Robin apparaît comme un yeoman, un petit paysan libre propriétaire terrien. Aux 14ème et 15ème siècles, les archers de l’armée royale sont recrutés parmi les yeomen. Ce groupe social démographiquement nombreux devient très revendicatif et se rebelle au cours de cette période. Dans les balades originelles, les aventures de Robin ne sont pas contextualisées historiquement. Il n’est pas dit qu’il vit sous le règne de Jean-Sans-Terre. Des chroniques un peu plus tardives cherchent à le rendre historique et à l’ancrer dans des événements insurrectionnels attestés par des sources judiciaires. Robin, le yeoman en révolte contre le roi et l’Eglise, appelle ses hommes à tabasser et détrousser les membres du clergé. Dans les couches populaires, ces récits circulent et sont adoptés par des yeomen bien réels et quelque peu revendicatifs.

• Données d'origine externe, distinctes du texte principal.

## src/rtl/mem_order_pkg.sv

```systemverilog
package mem_order_pkg;

    typedef enum logic {
        OP_LOAD  = 1'b0,
        OP_STORE = 1'b1
    } mem_op_e;

    typedef struct packed {
        logic    busy;
        mem_op_e op;
    } unit_state_t;

    localparam unit_state_t UNIT_IDLE = '{busy: 1'b0, op: OP_LOAD};

    // A unit takes a new operation when idle or when finishing this cycle
    function automatic logic can_accept(input unit_state_t s, input logic fin);
        return !s.busy || fin;
    endfunction

    // Pending kind after this cycle's completion is applied
    function automatic logic holds_op(input unit_state_t s, input logic fin,
                                      input mem_op_e kind);
        return s.busy && !fin && (s.op == kind);
    endfunction

endpackage

```

## src/rtl/mem_order_unit.sv

```systemverilog
module mem_order_unit
    import mem_order_pkg::*;
(
    input  logic        clk,
    input  logic        rst,
    input  logic        issue,
    input  logic        is_store,
    input  logic        fin,
    output logic        accept,
    output unit_state_t state
);

    unit_state_t state_q;

    assign accept = issue && can_accept(state_q, fin);
    assign state  = state_q;

    always_ff @(posedge clk) begin
        if (rst) begin
            state_q <= UNIT_IDLE;
        end else if (accept) begin
            state_q.busy <= 1'b1;
            state_q.op   <= is_store ? OP_STORE : OP_LOAD;
        end else if (fin) begin
            state_q <= UNIT_IDLE;
        end
    end

    // a busy unit that is not finishing keeps its operation kind
    p_busy_hold_r8: assert property (@(posedge clk) disable iff (rst)
        (state_q.busy && !fin) |=> (state_q.busy && $stable(state_q.op)));

    // finishing without a new issue leaves the unit idle
    p_fin_idle_r6: assert property (@(posedge clk) disable iff (rst)
        (fin && !issue) |=> !state_q.busy);

endmodule

```

## src/rtl/mem_order_cell.sv

```systemverilog
module mem_order_cell (
    input  logic clk,
    input  logic rst,
    input  logic set_raw,
    input  logic set_war,
    input  logic clear,
    output logic raw,
    output logic war
);

    logic raw_q, war_q;

    always_ff @(posedge clk) begin
        if (rst) begin
            raw_q <= 1'b0;
            war_q <= 1'b0;
        end else begin
            if (set_raw)    raw_q <= 1'b1;
            else if (clear) raw_q <= 1'b0;
            if (set_war)    war_q <= 1'b1;
            else if (clear) war_q <= 1'b0;
        end
    end

    assign raw = raw_q;
    assign war = war_q;

    // a cell never holds both hazard kinds at once
    p_one_kind_r5: assert property (@(posedge clk) disable iff (rst)
        !(raw_q && war_q));

endmodule

```

## src/rtl/mem_order_matrix.sv

```systemverilog
module mem_order_matrix
    import mem_order_pkg::*;
#(
    parameter int N_UNITS = 4
) (
    input  logic               clk,
    input  logic               rst,
    input  logic [N_UNITS-1:0] issue_vld,
    input  logic [N_UNITS-1:0] issue_store,
    input  logic [N_UNITS-1:0] done_vld,
    output logic [N_UNITS-1:0] ld_go,
    output logic [N_UNITS-1:0] st_go
);

    localparam int LAST = N_UNITS - 1;

    unit_state_t                   ustate [N_UNITS];
    logic [N_UNITS-1:0]            acc;
    logic [N_UNITS-1:0]            left_ld;
    logic [N_UNITS-1:0]            left_st;
    logic [N_UNITS-1:0]            new_ld;
    logic [N_UNITS-1:0]            new_st;
    logic [LAST:0][LAST:0]         raw_m;
    logic [LAST:0][LAST:0]         war_m;

    for (genvar u = 0; u < N_UNITS; u++) begin : g_unit
        mem_order_unit u_unit (
            .clk      (clk),
            .rst      (rst),
            .issue    (issue_vld[u]),
            .is_store (issue_store[u]),
            .fin      (done_vld[u]),
            .accept   (acc[u]),
            .state    (ustate[u])
        );
        assign left_ld[u] = holds_op(ustate[u], done_vld[u], OP_LOAD);
        assign left_st[u] = holds_op(ustate[u], done_vld[u], OP_STORE);
        assign new_ld[u]  = acc[u] && !issue_store[u];
        assign new_st[u]  = acc[u] &&  issue_store[u];
    end

    for (genvar r = 0; r < N_UNITS; r++) begin : g_row
        for (genvar c = 0; c < N_UNITS; c++) begin : g_col
            if (r == c) begin : g_diag
                assign raw_m[r][c] = 1'b0;
                assign war_m[r][c] = 1'b0;
            end else begin : g_cell
                // Lower index counts as older when both issue together
                localparam bit COL_OLDER = (c < r);
                logic st_ahead, ld_ahead;
                assign st_ahead = left_st[c] || (COL_OLDER && new_st[c]);
                assign ld_ahead = left_ld[c] || (COL_OLDER && new_ld[c]);

                mem_order_cell u_cell (
                    .clk     (clk),
                    .rst     (rst),
                    .set_raw (new_ld[r] && st_ahead),
                    .set_war (new_st[r] && ld_ahead),
                    .clear   (done_vld[r] || done_vld[c] || acc[r]),
                    .raw     (raw_m[r][c]),
                    .war     (war_m[r][c])
                );

                // a read-after-write flag only stands against a held store
                p_raw_src_r3: assert property (@(posedge clk) disable iff (rst)
                    raw_m[r][c] |-> (ustate[c].busy && ustate[c].op == OP_STORE
                                     && ustate[r].busy && ustate[r].op == OP_LOAD));

                // a write-after-read flag only stands against a held load
                p_war_src_r4: assert property (@(posedge clk) disable iff (rst)
                    war_m[r][c] |-> (ustate[c].busy && ustate[c].op == OP_LOAD
                                     && ustate[r].busy && ustate[r].op == OP_STORE));

                // finishing unit c leaves no hazard against it
                p_col_clear_r6: assert property (@(posedge clk) disable iff (rst)
                    (done_vld[c] && !acc[c]) |=> (!raw_m[r][c] && !war_m[r][c]));
            end
        end

        assign ld_go[r] = ustate[r].busy && ustate[r].op == OP_LOAD  && !(|raw_m[r]);
        assign st_go[r] = ustate[r].busy && ustate[r].op == OP_STORE && !(|war_m[r]);

        // never both go flags for one unit
        p_go_excl_r2: assert property (@(posedge clk) disable iff (rst)
            !(ld_go[r] && st_go[r]));

        // finishing without reissue drops both go flags next cycle
        p_fin_drop_r6: assert property (@(posedge clk) disable iff (rst)
            (done_vld[r] && !issue_vld[r]) |=> (!ld_go[r] && !st_go[r]));
    end

    // nothing may proceed in the cycle after reset
    p_reset_quiet_r1: assert property (@(posedge clk)
        $past(rst) |-> (ld_go == '0 && st_go == '0));

    // loads and stores never proceed at the same time
    p_batch_pure_r5: assert property (@(posedge clk) disable iff (rst)
        !((|ld_go) && (|st_go)));

endmodule

```

## config.mk

```make
export PLATFORM = sky130hd
export DESIGN_NAME = mem_order_matrix
export DESIGN_NICKNAME = d
export VERILOG_FILES = /design/src/rtl/mem_order_pkg.sv /design/src/rtl/mem_order_unit.sv /design/src/rtl/mem_order_cell.sv /design/src/rtl/mem_order_matrix.sv
export SDC_FILE = /design/constraint.sdc
export NUM_CORES = 1
export LEC_CHECK = 0
export BUFFER_PORTS_ARGS = -buffer_cell sky130_fd_sc_hd__buf_2
export CORE_MARGIN = 3
export CORE_UTILIZATION = 50
export DETAILED_ROUTE_END_ITERATION = 8
export PLACE_DENSITY = 0.82
export SYNTH_ARGS = -nofsm -noshare
export SYNTH_HDL_FRONTEND = slang
export SYNTH_SLANG_ARGS = --single-unit
```

## constraint.sdc

```tcl
create_clock -name clk -period 1.25 [get_ports clk]
set_clock_uncertainty 0.1 [all_clocks]
set_input_delay 0.1875 -clock clk [delete_from_list [all_inputs] [get_ports clk]]
set_output_delay 0.1875 -clock clk [all_outputs]
set_load 0.02 [all_outputs]
```

# After elaboration in Yosys (flattened, before gate mapping)
# Cells that the tools add are included.
# W data, S select, Z words.
# totals
out_inout_bits,8
ff_bits,32
word_cells,232
# classes
bitwise,4
n_reduce_logical,148
muxes,48
# ops
operator,count
$logic_and A1 B1 Y1,64
$reduce_bool A2 Y1,28
$mux W1,40
$logic_or A1 B1 Y1,28
$reduce_or A3 Y1,8
$logic_not A1 Y1,20
$mux W2,8
$not A1 Y1,4

# Logic depth before layout (Yosys ltp)
# Gate-level depths: netlist of the first run.
# depth
word_depth,7
depth_mapped,5
ltp_nobuf,3

# Modules after synthesis
# From an unflattened synthesis of the first run, not the netlist that was laid out.
# hier_totals
hier_cells,204
hier_area_um2,1614.0
# modules_own_cells
mod,instances,area_each_um2,seq_area_each_um2,cells_per_inst
mem_order_cell,12,70.1,40.0,8
mem_order_matrix,1,387.9,0.0,68
mem_order_unit,4,96.3,40.0,10

# Worst setup path before layout of the first run
# Ideal clock, no wire load.
# synth_timing
path_type,register to output
startpoint,reg g_unit[0].u_unit.state_q (netlist bit g_unit[0].u_unit.state[1])
endpoint,out st_go[0]
path_stages_with_launch,4
slack_ps,-193
arrival_ps,1155
required_ps,962
path_cell_list,dfxtp_1 > buf_2 > nand2_1 > nor4_1
# synth_via
elab_chain_len,2
# synth_rtl
item,line_no,text
from (decl),mem_order_unit.sv:13,unit_state_t state_q;
$logic_and A1 B1 Y1 (2 in a row),mem_order_matrix.sv:81,assign st_go[r] = ustate[r].busy && ustate[r].op == OP_STORE && !(|war_m[r]);
to (decl),mem_order_matrix.sv:12,output logic [N_UNITS-1:0] st_go
# No other way between the ends.

# Final worst setup path of the first run
# layout_timing
startpoint,reg g_unit[2].u_unit.state_q (netlist bit g_unit[2].u_unit.state[0])
endpoint,out st_go[2]
# layout_via
elab_chain_len,2
# layout_rtl
item,line_no
from (decl),mem_order_unit.sv:13
$logic_and A1 B1 Y1 (2 in a row),mem_order_matrix.sv:81
# No other way between the ends.

==> results of run 1 <==
-- final cells by class --
cell class,instances,area (sq um)
Timing Repair Buffer,60,469
Multi-Input combinational cell,124,1090
Clock inverter,1,5.00
Sequential cell,32,669
Fill cell,165,438
Inverter,8,30.0
Clock buffer,6,41.3
Tap cell,31,38.8
-- how the worst max path moves through the flow --
stage / start / to / slack (ns) / cells after the start
after floorplan: g_unit[2].u_unit.state[1]$_SDFFE_PP0P_ / g_row[2].g_col[1].g_cell.u_cell.raw$_SDFFE_PP0P_ / 0.009 / 3
after global placement: g_unit[2].u_unit.state[1]$_SDFFE_PP0P_ / g_row[2].g_col[0].g_cell.u_cell.war$_SDFFE_PP0P_ / 0.01 / 3
after detailed placement: g_unit[2].u_unit.state[1]$_SDFFE_PP0P_ / g_row[2].g_col[3].g_cell.u_cell.raw$_SDFFE_PP0P_ / -0.05 / 3
after CTS: g_unit[1].u_unit.state[0]$_SDFFE_PP0P_ / ld_go[1] / -0.24 / 3
after global routing: g_unit[2].u_unit.state[1]$_SDFFE_PP0P_ / st_go[2] / -0.34 / 4
final: g_unit[2].u_unit.state[0]$_SDFFE_PP0P_ / st_go[2] / -0.29 / 4
-- registers in the layout (all words and copies together), names as in the netlist --
name and count:
g_row.g_col.g_cell.u_cell.war 12, g_unit.u_unit.state 8, g_row.g_col.g_cell.u_cell.raw 12
-- critical path, stage by stage (launching register included) --
cell and delay, ns:
dfxtp_4 0.39, buf_6 0.11, nand2_4 0.05, nor4_4 0.15
buf_4 0.19
-- cell families (layout without fill, tap and decap cells) --
logic type / count (synthesis) / after routing / share of synthesized area
and+or+nand+nor: 73 / 73 / 0.281
AOI/OAI and AO/OA: 49 / 49 / 0.223
DFF: 32 / 32 / 0.434
buffers and inverters: 15 / 75 / 0.0483
muxes: 2 / 2 / 0.0144
-- synth_stat cells (2+ instances only) --
library cell / n / area (sq um)
nand3_1: 8 / 40.0
nor2_1: 9 / 33.8
o22ai_1: 8 / 50.1
inv_1: 6 / 22.5
nor3b_1: 3 / 22.5
nand3b_1: 6 / 45.0
o2bb2ai_1: 6 / 52.6
o21ai_0: 2 / 10.0
a21boi_0: 2 / 15.0
nand2b_1: 7 / 43.8
nor2b_1: 2 / 12.5
nand2_1: 14 / 52.6
dfxtp_1: 32 / 641
nor4_1: 9 / 56.3
and3b_1: 2 / 17.5
a31oi_1: 3 / 18.8
nor3_1: 2 / 10.0
a21oi_1: 15 / 75.1
o211ai_1: 5 / 37.5
buf_2: 3 / 15.0
o2111ai_1: 7 / 61.3
nand4_1: 5 / 31.3
clkbuf_1: 2 / 7.51
-- per-layer routing --
metal	routed length, um	global-route usage
met5	0	0
met4	518	0.158
met3	709	0.100
met2	3160	0.481
met1	2150	0.329
-- power by group --
part / switching [W] / internal [W] / leakage [nW]
Clock: 0.000364 / 0.000207 / 0.0281
Combinational: 0.000276 / 0.000224 / 0.599
Sequential: 0.0000351 / 0.00104 / 0.266
-- through the flow --
stage / utilization / setup TNS, ns
after floorplan: - / 0
after global placement: 0.648 / 0
after detailed placement: 0.648 / -0.156
after CTS: 0.764 / -2.42
after global routing: 0.843 / -4.32
final: 0.843 / -3.50
-- repair_timing --
item                                    in CTS  in global routing
hold buffers                                 2                  0
resized for setup                           46                 37
setup buffers                               12                  6
pin swaps                                    7                 11
endpoints found under the setup margin      14                 29
endpoints found under the hold margin        2                  0
==> impl_metrics.json, run 1 <==
{
  "worst_setup_path_end_kind": "primary output",
  "first_pass_iters": 6,
  "syn-instance-count": 171,
  "fin_cells": 262,
  "maxCapViolCount": 0,
  "clk_pin_slew_ns": 0.10,
  "ant_nets": 0,
  "fin_area_sq_um": 2340,
  "worstPathMaxFanout": 3,
  "synth_area_per_cell_sq_um": 8.64,
  "powerDensity_nw_per_um2": 916,
  "critPathLaunchType": "flip-flop",
  "fin_crit_sh": 1.23,
  "drv_slew": 0,
  "p_leak_nw": 0.893,
  "tightestPinTransition_ns": 0.652,
  "wirelength_mm": 6.53,
  "die_w_um": 60.4,
  "area_growth_pct": 58.6,
  "hp-class": "in2reg",
  "clockBufferDepth": 2,
  "yosys.cell_types.count": 36,
  "grt_setup_unrepaired": "yes",
  "reg2reg_from": "g_unit[2].u_unit.state[1]$_SDFFE_PP0P_",
  "grt_antenna_before_repair": 0,
  "grt-ovfl-total": 0,
  "ys_warn_count": 0,
  "h-tree-depth": 2,
  "drive_gt1_frac": 0.519,
  "hold_viol_final": 0,
  "layout_commonest_cell": "buf_4",
  "routedWlPerCell_um": 24.9,
  "die_h_um": 60.4,
  "antenna_cells": 0,
  "required_ns": 0.96,
  "final_nets": 245,
  "die_area_sq_um": 3640,
  "cts_sinks": 32,
  "dp_cells": 238,
  "cts_tree": "built",
  "r2r_end": "g_row[2].g_col[0].g_cell.u_cell.raw$_SDFFE_PP0P_",
  "async_flop_share": 0,
  "port_buffers": 21,
  "r2r_cells": 4,
  "grt_first_pass_wirelength_mm": 7.63,
  "grt_usage": 0.291,
  "hp-start": "issue_store[3]",
  "first_global_vias": 1614,
  "vias_per_cell": 7.08,
  "violations": "setup timing",
  "whs_endpoint": "g_unit[3].u_unit.state[0]$_SDFFE_PP0P_",
  "coreArea_sq_um": 2780,
  "syn_nets": 185,
  "placed_cell_area_sq_um": 1800,
  "via_count": 1854,
  "cts_buffers": 5,
  "grt_max_degree": 28,
  "fmax_mhz": 650,
  "drt_iter0_drc": 202,
  "drc_errors": 0,
  "hold_path_depth": 3,
  "setup_viol": 21,
  "criticalPathCategory": "reg2out",
  "io-pin-count": 22,
  "synth_edf_count": 0,
  "whs_ns": 0.0167,
  "start_util": 0.531,
  "dpl.hpwl_mm": 3.06,
  "clockRootBuffer": "clkbuf_4",
  "post-place-ws_ns": -0.0479,
  "finalPower_w": 0.00215,
  "finalCriticalPeriod_ns": 1.54,
  "ys_seq_area_frac": 0.434,
  "synth_top_flop_cell": "dfxtp_1",
  "crit_arrival_ns": 1.25,
  "synthesis.area_sq_um": 1480,
  "status": "complete, but fails checks",
  "ir_drop_uv": 1170,
  "final_cell_mix": "buf_4, dfxtp_1, a21oi_1, buf_2, nand2_1",
  "rows": 19,
  "gp_congestion": 0.957,
  "relSlewSlack": 0.561,
  "fin_ws_ns": -0.288,
  "ys_ff_latch": 32,
  "insertion_delay_ns": 0.35,
  "r2r_slack_ns": -0.24
}
(Power assumes the default switching activity.)
==> inputs of run 2 (changes only) <==
Settings changed: SKIP_LAST_GASP from default to 1.
==> run 2 against run 1 <==
Against the previous run: the flow still finishes with violations (setup timing); register-to-register slack improved by 0.02 ns; critical endpoint unchanged; sequential share of layout area rose by 1.4 points; clock power fell by 3%; routed wire length fell by 20%; largest cell class unchanged; fmax fell by 0.29%.
==> impl_metrics.json, run 2 (synthesized netlist as in run 1, its figures left out) <==
{
  "antenna_cells": 0,
  "dp_cells": 238,
  "nFillCells": 171,
  "clockBufferDepth": 2,
  "drv_slew": 0,
  "post-place-ws_ns": -0.0479,
  "grt_antenna_before_repair": 0,
  "insertion_delay_ns": 0.34,
  "first_global_vias": 1616,
  "cts_buffers": 5,
  "cts_tree": "built",
  "fin_area_sq_um": 2230,
  "final_cell_mix": "buf_4, dfxtp_1, buf_2, nand2_1, a21oi_1",
  "multi_input_area_sq_um": 1010,
  "status": "complete, but fails checks",
  "finalPower_w": 0.00207,
  "first_pass_iters": 4,
  "criticalPathCategory": "reg2out",
  "top_layer": "met4",
  "fin_crit_sh": 1.23,
  "port_buffers": 21,
  "hp-class": "in2reg",
  "io-pin-count": 22,
  "fin_cells": 260,
  "placed_cell_area_sq_um": 1800,
  "routedWlPerCell_um": 20.1,
  "coreArea_sq_um": 2780,
  "ir_drop_uv": 923,
  "layout_commonest_cell": "buf_4",
  "relSlewSlack": 0.682,
  "fmax_mhz": 648,
  "finalCriticalPeriod_ns": 1.54,
  "ant_nets": 0,
  "setup_viol": 15,
  "die_area_sq_um": 3640,
  "critPathLaunchType": "flip-flop",
  "grt_usage": 0.283,
  "die_w_um": 60.4,
  "grt_first_pass_wirelength_mm": 7.44,
  "required_ns": 0.96,
  "worstPathMaxFanout": 3,
  "vias_per_cell": 6.46,
  "drt_iter0_drc": 116,
  "dr_wl_met3_um": 404,
  "drive_gt1_frac": 0.485,
  "grt_setup_unrepaired": "yes",
  "drc_errors": 0,
  "dpl.hpwl_mm": 3.06,
  "crit_arrival_ns": 1.26,
  "powerDensity_nw_per_um2": 929,
  "rows": 19,
  "tns_ns": -2.65,
  "grt_max_degree": 28,
  "fin_ws_ns": -0.293,
  "via_count": 1679,
  "grt-ovfl-total": 0,
  "hold_viol_final": 0,
  "worst_setup_path_end_kind": "primary output",
  "regArea_sq_um": 668,
  "drt-met1-wl_mm": 1.99,
  "area_growth_pct": 51.1,
  "start_util": 0.531,
  "p_leak_nw": 0.862,
  "clockRootBuffer": "clkbuf_4",
  "clk_pin_slew_ns": 0.09,
  "tightestPinTransition_ns": 0.473,
  "gp_congestion": 0.957,
  "die_h_um": 60.4,
  "violations": "setup timing",
  "cts_sinks": 32,
  "r2r_slack_ns": -0.22,
  "h-tree-depth": 2,
  "maxCapViolCount": 0,
  "wirelength_mm": 5.22,
  "final_nets": 243,
  "wl_met2_mm": 2.68
}
run 2: changes by cell type in the layout (fill, tap and decap cells not counted), sizes merged:
cell	before	now
buf	58	56
run 2: through the flow:
step / hold slack, ns / util
after floorplan: 0.208 / -
after global placement: 0.347 / 0.648
after detailed placement: 0.355 / 0.648
after CTS: 0.0108 / 0.746
after global routing: 0.0223 / 0.803
final: 0.0179 / 0.803
run 2: per-layer routing:
metal  GRT usage  vias up
met5           0        -
met4       0.180        0
met3      0.0894       10
met2       0.468       85
met1       0.314      811
li1            -      773
run 2: timing repair:
item,4_1_cts,5_1_grt
resized for setup,36,30
pin swaps,7,10
setup endpoints to repair,14,33
hold endpoints to repair,2,0
hold buffers,2,0
setup buffers,12,2
run 2: worst paths after layout:
path	from	endpoint	cells past startpoint
worst max register to register	g_unit[2].u_unit.state[1]$_SDFFE_PP0P_	g_row[2].g_col[0].g_cell.u_cell.raw$_SDFFE_PP0P_	4
worst max-delay path	g_unit[2].u_unit.state[0]$_SDFFE_PP0P_	st_go[2]	4
worst min register to register	g_row[3].g_col[2].g_cell.u_cell.raw$_SDFFE_PP0P_	g_row[3].g_col[2].g_cell.u_cell.raw$_SDFFE_PP0P_	1
worst min-delay path	issue_vld[3]	g_unit[3].u_unit.state[0]$_SDFFE_PP0P_	3
run 2: power by group:
| group | switching, W | internal [W] | leakage [nW] | total [W] |
|---|---|---|---|---|
| Sequential | 0.0000287 | 0.00104 | 0.266 | 0.00107 |
| Combinational | 0.000242 | 0.000206 | 0.569 | 0.000448 |
| Clock | 0.000348 | 0.000207 | 0.0281 | 0.000555 |
run 2: area by class of cell:
class	count	share of cell area
clock buffer	6	0.0185
sequential	32	0.299
tap	31	0.0174
timing repair buffer	58	0.198
inverter	8	0.0135
multi-input combinational	124	0.451
clock inverter	1	0.00224
run 2: critical path: stages, from the launching register on:
cell	delay (ns)
dfxtp_4	0.39
buf_4	0.13
nand2_4	0.05
nor4_4	0.15
buf_4	0.19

En revanche, au cours du 16ème siècle, ce très populaire héros est élevé au rang de noble dans le théâtre élisabéthain. La noblesse anglaise s’approprie le mythe du personnage en le transformant en comte tombé en déchéance. Cette version de la légende s’inscrit définitivement dans les mémoires et cristallise cette origin story. Avec le fait de se cacher en forêt et celui de dépouiller les riches, cette disgrâce du petit noble fait partie intégrante de l’ADN du mythe alors qu’il s’agit d’une réécriture élisabéthaine. Cette réinvention permet aussi de redéfinir la mission de Robin pour biffer sa mission sociale et en faire un légitimiste qui veut remettre sur le trône le souverain légitime en même temps qu’il retrouve son rang. Cela confère aussi au personnage en révolte contre l’évêque local ou le shérif de Nottingham un caractère national qu’il n’avait pas jusque-là.

L’aspect du héros change lorsque ses origines sont réécrites. Le héros à capuche, Robin Hood, devient un héros des bois au cours du 20ème siècle et à cause d’erreurs des traducteurs français hésitants trop entre hood et wood… Le fameux chapeau mou à plume n’apparaît qu’au 19ème siècle et est popularisé par le cinéma. Le hoodie revient dans les comics de Green Arrow (années 1980 et 1990). La verdure du costume attestée dès Chaucer est moins une affaire de camouflage qu’un indice économique : le vert coûte moins cher !

La figure populaire de Robin Hood ne quitte jamais la culture britannique puisque les membres du Gunpowder plot de 1605 sont désignés comme des Robin Hood par le juge qui instruit l’affaire. De même, un capitaine de navire attaqué par des pirates relate, au 18ème siècle, que ses assaillants se réclament comme des Robin Hood lorsqu’ils arraisonnent son vaisseau. Bien avant le cinéma ou la bande-dessinée, le mythe du prince des voleurs est bien présent dans la mémoire et la culture populaire.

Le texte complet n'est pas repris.